Legislative Council - Fifty-Fourth Parliament, Second Session (54-2)
2021-09-22 Daily Xml

Contents

Driving Offences

The Hon. C. BONAROS (15:35): For the second time in two years, special investigations by SA-Best have revealed the growing number of idiot drivers on South Australian roads. I call them idiots because their selfish actions endanger the lives of innocent people. In our latest investigations, statistics uncovered as part of an FOI request found that only one in nine motorists convicted by the courts of driving a vehicle while disqualified actually serves time in prison—one in nine, or about 11 per cent of all motorists convicted by our courts.

These startling statistics reveal that, of the near 11,000 motorists convicted for driving while disqualified over the past five years, up until 31 May of this year, only 1,243 were sent to gaol. In anyone's language, that simply is not good enough, especially when current laws allow our courts to sentence anyone found guilty of driving while disqualified to a maximum of six months in gaol for the first offence and two years' imprisonment for subsequent offending.

Conversely, 4,910, or nearly 45 per cent of motorists convicted of driving while disqualified, received only a fine and/or a good behaviour bond and/or had their vehicles impounded for a period of time. A further 4,248 motorists, or 39 per cent of convicted disqualified motorists, received a suspended sentence while another 870 were sentenced without a conviction being recorded. So the majority of these motorists are getting a slap on the wrist—a clear sign of the failings of our system to meet community expectations. We are talking about the worst of the worst offending in terms of these driving offences.

These statistics are further proof that we are often being too soft on disqualified drivers who deliberately and blatantly ignore our road rules and put innocent lives at risk, which often results in the killing of innocent people. Tragic stories of disqualified drivers killing and/or seriously injuring innocent motorists and other road users come constantly before the courts, and the very same courts give those disqualified drivers slaps on the wrist, according to the information that has been received in this FOI. So it is time, I think, that we start to hand out tougher, more appropriate prison terms for habitual disqualified drivers who create those risks and to maybe include compulsory terms of imprisonment for those repeat offenders.

The statistics reveal that the 2020 to 2021 period is on track to be the worst for disqualified drivers being sent to prison, with only 8.9 per cent of the convicted offenders being imprisoned up until 31 May. The worst offender over the five-year period was a motorist charged with 21 counts of driving while disqualified over two separate court cases. For their first conviction in 2018, they were sentenced to a term of imprisonment of eight months and three weeks, for their second in 2020 they received eight months and three weeks' imprisonment. Another motorist was sentenced for 19 charges of driving while disqualified on four separate occasions and received prison sentences of five months and 18 days, 21 days, two months, and seven months respectively.

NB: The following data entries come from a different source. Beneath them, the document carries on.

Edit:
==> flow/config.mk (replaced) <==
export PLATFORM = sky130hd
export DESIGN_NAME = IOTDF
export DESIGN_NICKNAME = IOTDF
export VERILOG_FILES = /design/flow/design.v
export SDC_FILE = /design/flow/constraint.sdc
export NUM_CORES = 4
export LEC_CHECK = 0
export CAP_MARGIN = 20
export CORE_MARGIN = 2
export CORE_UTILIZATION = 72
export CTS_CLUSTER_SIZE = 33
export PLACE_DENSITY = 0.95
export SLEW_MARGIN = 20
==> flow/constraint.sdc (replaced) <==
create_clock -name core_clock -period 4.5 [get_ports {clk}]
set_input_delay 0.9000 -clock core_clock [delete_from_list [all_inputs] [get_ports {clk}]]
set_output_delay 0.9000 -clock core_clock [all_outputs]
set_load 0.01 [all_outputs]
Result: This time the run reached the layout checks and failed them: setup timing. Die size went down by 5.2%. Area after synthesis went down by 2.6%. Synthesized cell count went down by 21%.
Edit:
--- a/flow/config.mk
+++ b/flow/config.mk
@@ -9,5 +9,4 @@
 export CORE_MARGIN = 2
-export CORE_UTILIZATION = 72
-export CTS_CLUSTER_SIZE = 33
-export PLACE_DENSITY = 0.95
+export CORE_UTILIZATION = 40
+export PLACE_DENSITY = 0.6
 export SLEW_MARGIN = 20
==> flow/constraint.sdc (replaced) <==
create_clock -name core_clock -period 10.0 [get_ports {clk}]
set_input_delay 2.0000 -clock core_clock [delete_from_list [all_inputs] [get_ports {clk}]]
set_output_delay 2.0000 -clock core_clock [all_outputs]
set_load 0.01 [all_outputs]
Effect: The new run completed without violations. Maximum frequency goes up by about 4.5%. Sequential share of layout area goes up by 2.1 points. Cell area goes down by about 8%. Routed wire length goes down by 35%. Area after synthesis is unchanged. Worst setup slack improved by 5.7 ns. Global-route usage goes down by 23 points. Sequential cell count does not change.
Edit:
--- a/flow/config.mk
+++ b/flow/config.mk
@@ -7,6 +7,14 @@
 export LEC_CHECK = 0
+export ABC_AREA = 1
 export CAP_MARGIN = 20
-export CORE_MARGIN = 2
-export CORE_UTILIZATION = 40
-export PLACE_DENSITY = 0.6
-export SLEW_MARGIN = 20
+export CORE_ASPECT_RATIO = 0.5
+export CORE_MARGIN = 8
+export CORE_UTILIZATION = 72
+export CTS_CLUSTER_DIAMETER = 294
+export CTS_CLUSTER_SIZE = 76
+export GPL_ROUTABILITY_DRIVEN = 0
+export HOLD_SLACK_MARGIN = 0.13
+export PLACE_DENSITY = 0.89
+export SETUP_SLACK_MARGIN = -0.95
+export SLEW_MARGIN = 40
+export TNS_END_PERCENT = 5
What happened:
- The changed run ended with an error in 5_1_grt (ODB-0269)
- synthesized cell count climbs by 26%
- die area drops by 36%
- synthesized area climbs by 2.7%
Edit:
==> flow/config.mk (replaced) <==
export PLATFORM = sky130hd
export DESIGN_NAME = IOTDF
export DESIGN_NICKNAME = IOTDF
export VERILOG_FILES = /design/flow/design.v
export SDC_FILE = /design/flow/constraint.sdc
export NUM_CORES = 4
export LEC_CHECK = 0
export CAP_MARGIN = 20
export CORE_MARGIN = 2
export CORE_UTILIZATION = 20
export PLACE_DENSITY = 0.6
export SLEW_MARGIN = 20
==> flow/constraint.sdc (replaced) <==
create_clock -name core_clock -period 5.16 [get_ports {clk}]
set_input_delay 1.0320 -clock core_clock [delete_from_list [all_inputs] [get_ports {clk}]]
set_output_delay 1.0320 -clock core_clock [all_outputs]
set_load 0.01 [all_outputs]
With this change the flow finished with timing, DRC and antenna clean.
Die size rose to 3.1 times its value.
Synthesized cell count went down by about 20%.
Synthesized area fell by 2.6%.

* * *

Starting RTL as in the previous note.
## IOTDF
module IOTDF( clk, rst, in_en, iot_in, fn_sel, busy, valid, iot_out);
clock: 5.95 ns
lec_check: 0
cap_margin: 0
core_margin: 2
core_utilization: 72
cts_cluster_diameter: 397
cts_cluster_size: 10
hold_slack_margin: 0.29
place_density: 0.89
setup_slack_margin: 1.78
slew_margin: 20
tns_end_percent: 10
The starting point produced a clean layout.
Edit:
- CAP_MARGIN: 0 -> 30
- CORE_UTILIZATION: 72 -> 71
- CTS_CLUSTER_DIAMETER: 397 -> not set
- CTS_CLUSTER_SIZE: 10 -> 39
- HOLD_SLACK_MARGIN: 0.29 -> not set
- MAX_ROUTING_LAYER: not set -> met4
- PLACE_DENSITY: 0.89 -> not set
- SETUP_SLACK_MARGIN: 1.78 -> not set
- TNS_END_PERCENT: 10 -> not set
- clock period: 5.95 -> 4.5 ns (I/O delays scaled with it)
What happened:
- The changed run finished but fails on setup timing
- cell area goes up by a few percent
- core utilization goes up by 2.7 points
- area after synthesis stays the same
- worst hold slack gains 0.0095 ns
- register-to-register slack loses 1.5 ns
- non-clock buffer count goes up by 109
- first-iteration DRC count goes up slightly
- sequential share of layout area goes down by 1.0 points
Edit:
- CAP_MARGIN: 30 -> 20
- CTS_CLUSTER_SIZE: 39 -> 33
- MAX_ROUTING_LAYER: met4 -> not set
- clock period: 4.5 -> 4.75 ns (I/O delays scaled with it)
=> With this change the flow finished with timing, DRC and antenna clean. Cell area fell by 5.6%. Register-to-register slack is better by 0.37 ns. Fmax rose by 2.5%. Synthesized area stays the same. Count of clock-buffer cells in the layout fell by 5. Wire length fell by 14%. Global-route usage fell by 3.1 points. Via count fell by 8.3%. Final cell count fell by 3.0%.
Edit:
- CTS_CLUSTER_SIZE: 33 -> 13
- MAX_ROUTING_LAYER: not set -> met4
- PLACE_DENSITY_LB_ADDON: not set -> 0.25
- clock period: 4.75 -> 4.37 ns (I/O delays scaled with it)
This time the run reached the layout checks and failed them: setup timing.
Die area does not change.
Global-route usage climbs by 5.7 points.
Setup of red:
Design AHBPERIPH, start of the top module:
module AHBPERIPH(
  input  wire        HCLK,
  input  wire        HRESETn,
  input  wire [31:0] HADDR,
  input  wire [1:0]  HTRANS,
  input  wire        HWRITE,
  input  wire [31:0] HWDATA,
  output wire [31:0] HRDATA,
  output wire        HREADY,
  input  wire        RsRx,
  output wire        RsTx,
  input  wire        capture_event,
  output wire        PWM_OUT,
  input  wire [15:0] GPIOIN,
  output wire [15:0] GPIOOUT,
  output wire [6:0]  seg,
  output wire        dp,
  output wire [3:0]  an,
  output wire        uart_irq,
  output wire        timer_irq,
  output wire        gpio_irq
);
For scale: about 4,000 cells after synthesis, ~680 flip-flops, ~150 I/O pins, roughly 0.034 mm² of cells after synthesis.
make LEC_CHECK=0 ABC_AREA=1 CAP_MARGIN=20 CELL_PAD_IN_SITES_DETAIL_PLACEMENT=1 CORE_MARGIN=9 CORE_UTILIZATION=27 CTS_CLUSTER_DIAMETER=382 GPL_TIMING_DRIVEN=0 MIN_ROUTING_LAYER=met1 PLACE_DENSITY_LB_ADDON=0.18 SETUP_SLACK_MARGIN=0.19 SLEW_MARGIN=0 TNS_END_PERCENT=30 finish   # period 10.0 ns
run.sh (not shown) runs the stock make flow with config.mk's settings and CLKGATE_MAP_FILE=.
For blue, these inputs were changed with respect to red:
==> flow/config.mk <==
export PLATFORM = sky130hd
export DESIGN_NAME = AHBPERIPH
export DESIGN_NICKNAME = AHBPERIPH
export VERILOG_FILES = /design/flow/design.v
export SDC_FILE = /design/flow/constraint.sdc
export NUM_CORES = 4
export LEC_CHECK = 0
export CAP_MARGIN = 20
export CORE_MARGIN = 2
export CORE_UTILIZATION = 52
export PLACE_DENSITY = 0.6
export SLEW_MARGIN = 20
==> flow/constraint.sdc <==
create_clock -name core_clock -period 9.41 [get_ports {HCLK}]
set_input_delay 1.8820 -clock core_clock [delete_from_list [all_inputs] [get_ports {HCLK}]]
set_output_delay 1.8820 -clock core_clock [all_outputs]
set_load 0.01 [all_outputs]
Results
blue completed; timing, DRC and antenna clean. Cmp blue and red / required time of the worst setup path / higher: red. On data-path buffer share of cell area in the final layout: blue sits below red. Run comparison: red critical path launch point uAHBUART.uFIFO_RX.r_ptr_reg[0]; blue critical path launch point uAHB7SEGDEC.last_HADDR[2]. Between blue and red, the total power is lower for red. From red to blue the numbers moved as follows: final cell count went down, switching power of the nets went up about 5%, total detailed-routing wirelength lower.
Modified inputs, green compared to blue
--- a/flow/config.mk
+++ b/flow/config.mk
@@ -8,5 +8,5 @@
 export CAP_MARGIN = 20
 export CORE_MARGIN = 2
-export CORE_UTILIZATION = 52
+export CORE_UTILIZATION = 40
 export PLACE_DENSITY = 0.6
 export SLEW_MARGIN = 20
==> flow/constraint.sdc <==
create_clock -name core_clock -period 10.0 [get_ports {HCLK}]
set_input_delay 2.0000 -clock core_clock [delete_from_list [all_inputs] [get_ports {HCLK}]]
set_output_delay 2.0000 -clock core_clock [all_outputs]
set_load 0.01 [all_outputs]
==> comparison <==
Going from blue to green, CTS buffer count grows by 1. Of the two values seen for highest routed metal layer, met5 was produced by green and met4 by blue. Synthesized chip area reported by yosys: green vs blue identical. Routability congestion estimate from global placement, green vs blue: down by a few percent. Between blue and green, the non-clock buffer contribution to total cell area figures differ only marginally. From blue to green, area of the mapped netlist did not move at all. The run with more setup slack is blue; green has less. Result: PASS for each of green and blue.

While SA-Best welcomes the plans by the state government to increase maximum penalties for motorists who drive while disqualified, these latest stats are further evidence that more needs to be done, that we cannot shy away from imposing the full wrath of our current laws. The increased penalties being proposed by the state government will also fail the grade if the court system continues the trend of failing to take a tough stance against motorists who deliberately and blatantly get behind a vehicle wheel, knowingly disqualified from doing so and creating a menace on our roads.

We need a shift, just like we need a shift for drug drivers, who are also becoming an increasingly dangerous menace on our roads. Another SA-Best investigation late last year led me to introduce a private member's bill, which would see motorists and motorcyclists detected with illicit drugs in their systems being treated the same way as drink drivers.

I am pleased to see that those laws are due to be introduced in this place very shortly. This followed an FOI which exposed 97 per cent of roadside-detected drug drivers also had the follow-up saliva tests confirm a positive for drug use. I think it is high time that this matter be dealt with more appropriately and much more vigorously than it has been dealt with by our parliaments and by our courts to date.